Polar vortex boots

January 22, 2014 • 7:46 am

The slush and salt have finally abated enough that I can wear boots without fear of ruining them. But I wear tough pairs: no gator or other delicate hides.

These are by R. J. Foley, one of the few East-coast bootmakers, who made some really nice boots in Maine, but appears to have gone out of business. I have been unable to find anything about Foley or his business online. I did discover, by Googling, that Foley boots were the choice of Boston gangster Whitey Bulger, a mob boss and murderer who was recently apprehended.

Guess the hide, which is the same one on vamps and shafts (rare):


33 thoughts on “Polar vortex boots

  1. The current Chicago weather is not as bad as the polar vortex effect that we experienced while Jerry was off gallivanting in the balmy climes of Poland. Not sure if any cowboy boots would have stood up to that.

  2. I have a pair of Ariat boots very well suited for this weather. They are 12 inch high pull-on boots with a fairly round toe (W or U shape) and are insulated, waterproof, and have steel toes. I am ready for the Second Coming should it take place in winter.

      1. North America has it own bison which are sometimes called buffalo. In addition to the ones in National Parks, they’re also raised as livestock.

  3. If they’re Bulger’s Boots, then they’re most likely made of snitch — though DA, judge, and juror are all (statistically) remote possibilities as well.


  4. This isn’t about boots but it is about gangsters. My father, interestingly, used to be a messenger boy for Al Capone. The way he told it, he was given letters or papers to deliver, and he was paid “two bits” for this, a pretty good wage for a nine year old boy in the early 1920s. Similarly, I had the odd opportunity to meet Markus Wolf, the director of the East Berlin Stasi. All I got was coffee in a ritzy hotel, but that was probably as expensive as a month’s rent in Capone’s time.

    1. Great…the one time my instinctive response (“Hell if I know!”) would have been right, and I don’t run with it.


      I swear, if it weren’t for that whole comfortable-middle-class-existence-in-a-wealthy-nation thing, I’d be one of the unluckiest people ever.


    1. Actually, the trade in elephant leather isn’t a threat to the conservation of elephants the way the ivory trade is. Elephant leather comes from legally killed animals and legitimate processing facilities. Poachers aren’t interested in the hide of an animal and couldn’t skin one or process the hide anyhow.
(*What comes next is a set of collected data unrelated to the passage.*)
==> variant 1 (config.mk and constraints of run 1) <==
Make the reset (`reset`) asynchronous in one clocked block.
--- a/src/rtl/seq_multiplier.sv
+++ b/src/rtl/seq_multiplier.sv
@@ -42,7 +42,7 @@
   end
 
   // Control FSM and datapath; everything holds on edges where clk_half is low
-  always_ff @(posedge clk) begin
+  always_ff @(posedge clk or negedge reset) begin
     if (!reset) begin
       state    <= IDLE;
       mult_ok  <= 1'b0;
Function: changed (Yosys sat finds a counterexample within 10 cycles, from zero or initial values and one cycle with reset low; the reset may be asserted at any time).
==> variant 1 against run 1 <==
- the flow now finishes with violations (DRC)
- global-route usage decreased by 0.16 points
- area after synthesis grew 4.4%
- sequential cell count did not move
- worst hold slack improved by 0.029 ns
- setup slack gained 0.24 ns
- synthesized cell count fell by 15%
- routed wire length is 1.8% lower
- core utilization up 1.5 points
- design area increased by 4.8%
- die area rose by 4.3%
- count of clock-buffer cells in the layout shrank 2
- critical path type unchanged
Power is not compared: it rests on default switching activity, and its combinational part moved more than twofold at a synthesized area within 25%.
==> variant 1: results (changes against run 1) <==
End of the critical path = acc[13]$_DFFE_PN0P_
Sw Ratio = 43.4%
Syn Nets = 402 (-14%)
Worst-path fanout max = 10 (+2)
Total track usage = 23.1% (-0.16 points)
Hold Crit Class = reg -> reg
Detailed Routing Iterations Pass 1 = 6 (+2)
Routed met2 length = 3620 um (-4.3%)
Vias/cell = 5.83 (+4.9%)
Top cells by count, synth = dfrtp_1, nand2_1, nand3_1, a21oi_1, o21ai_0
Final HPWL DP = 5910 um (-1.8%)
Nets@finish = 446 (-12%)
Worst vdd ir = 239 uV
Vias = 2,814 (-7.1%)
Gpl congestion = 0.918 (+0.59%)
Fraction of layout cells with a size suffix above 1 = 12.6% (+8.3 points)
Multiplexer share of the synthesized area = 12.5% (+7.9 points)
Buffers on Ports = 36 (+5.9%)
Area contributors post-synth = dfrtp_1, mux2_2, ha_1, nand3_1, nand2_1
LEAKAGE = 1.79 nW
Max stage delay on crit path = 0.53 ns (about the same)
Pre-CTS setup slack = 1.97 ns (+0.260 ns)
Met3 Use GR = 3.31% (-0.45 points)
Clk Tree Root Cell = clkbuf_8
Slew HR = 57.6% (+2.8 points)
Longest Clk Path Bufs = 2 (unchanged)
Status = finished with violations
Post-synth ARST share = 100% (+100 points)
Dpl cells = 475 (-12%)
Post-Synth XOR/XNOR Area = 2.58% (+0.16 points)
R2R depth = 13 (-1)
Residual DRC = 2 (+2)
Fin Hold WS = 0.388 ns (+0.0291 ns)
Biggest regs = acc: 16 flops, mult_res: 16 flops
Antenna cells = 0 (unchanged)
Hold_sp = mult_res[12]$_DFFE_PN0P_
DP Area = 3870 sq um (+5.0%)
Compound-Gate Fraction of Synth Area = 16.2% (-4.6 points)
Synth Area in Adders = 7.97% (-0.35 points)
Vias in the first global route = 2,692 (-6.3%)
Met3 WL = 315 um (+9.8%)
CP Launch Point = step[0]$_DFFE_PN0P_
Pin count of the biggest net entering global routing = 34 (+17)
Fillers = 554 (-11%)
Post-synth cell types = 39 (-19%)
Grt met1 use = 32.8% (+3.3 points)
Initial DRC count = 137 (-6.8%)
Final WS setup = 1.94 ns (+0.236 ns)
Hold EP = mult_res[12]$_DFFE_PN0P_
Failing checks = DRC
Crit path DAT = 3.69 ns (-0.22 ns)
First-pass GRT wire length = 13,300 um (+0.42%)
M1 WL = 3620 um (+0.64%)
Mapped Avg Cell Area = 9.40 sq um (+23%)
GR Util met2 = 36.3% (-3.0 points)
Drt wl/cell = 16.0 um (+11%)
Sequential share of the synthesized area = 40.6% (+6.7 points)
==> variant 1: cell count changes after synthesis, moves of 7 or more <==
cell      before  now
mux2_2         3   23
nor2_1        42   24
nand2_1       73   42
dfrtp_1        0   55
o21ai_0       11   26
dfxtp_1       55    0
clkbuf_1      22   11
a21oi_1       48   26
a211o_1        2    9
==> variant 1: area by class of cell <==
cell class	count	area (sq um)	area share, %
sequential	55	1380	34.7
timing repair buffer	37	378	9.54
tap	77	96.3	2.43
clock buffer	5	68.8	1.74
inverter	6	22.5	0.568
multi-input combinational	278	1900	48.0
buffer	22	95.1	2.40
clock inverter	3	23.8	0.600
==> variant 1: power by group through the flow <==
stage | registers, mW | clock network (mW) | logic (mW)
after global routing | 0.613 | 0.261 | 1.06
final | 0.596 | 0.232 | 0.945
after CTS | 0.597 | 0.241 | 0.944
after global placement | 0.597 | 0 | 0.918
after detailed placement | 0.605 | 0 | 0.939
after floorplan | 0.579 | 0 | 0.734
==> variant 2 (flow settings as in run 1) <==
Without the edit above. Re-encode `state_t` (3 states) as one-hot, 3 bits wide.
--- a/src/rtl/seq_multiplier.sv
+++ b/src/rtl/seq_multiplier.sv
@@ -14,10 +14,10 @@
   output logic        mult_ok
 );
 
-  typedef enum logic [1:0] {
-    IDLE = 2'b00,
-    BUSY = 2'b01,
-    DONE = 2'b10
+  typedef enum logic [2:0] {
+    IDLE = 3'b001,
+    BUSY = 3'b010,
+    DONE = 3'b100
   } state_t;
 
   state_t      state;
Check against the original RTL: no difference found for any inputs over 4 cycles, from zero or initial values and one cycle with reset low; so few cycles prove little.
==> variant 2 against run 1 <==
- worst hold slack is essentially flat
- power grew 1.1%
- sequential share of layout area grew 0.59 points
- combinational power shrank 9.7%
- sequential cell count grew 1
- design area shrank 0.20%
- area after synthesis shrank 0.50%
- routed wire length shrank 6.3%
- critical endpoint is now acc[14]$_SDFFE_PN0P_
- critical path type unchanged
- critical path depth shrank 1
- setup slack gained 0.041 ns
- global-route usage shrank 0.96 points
      Trade in leather is allowed under the Convention on International Trade of Endangered Species of Wild Fauna and Flora (CITES)for commercial or non-commercial purposes from Botswana, Namibia and South Africa and for non-commercial purposes from Zimbabwe. Exports from these countries still require a CITES export permit which can only be issued if the country management authority has verified the trade is sustainable and legal.

      Of course, countries can still choose to prohibit trade in elephant leather through domestic legislation.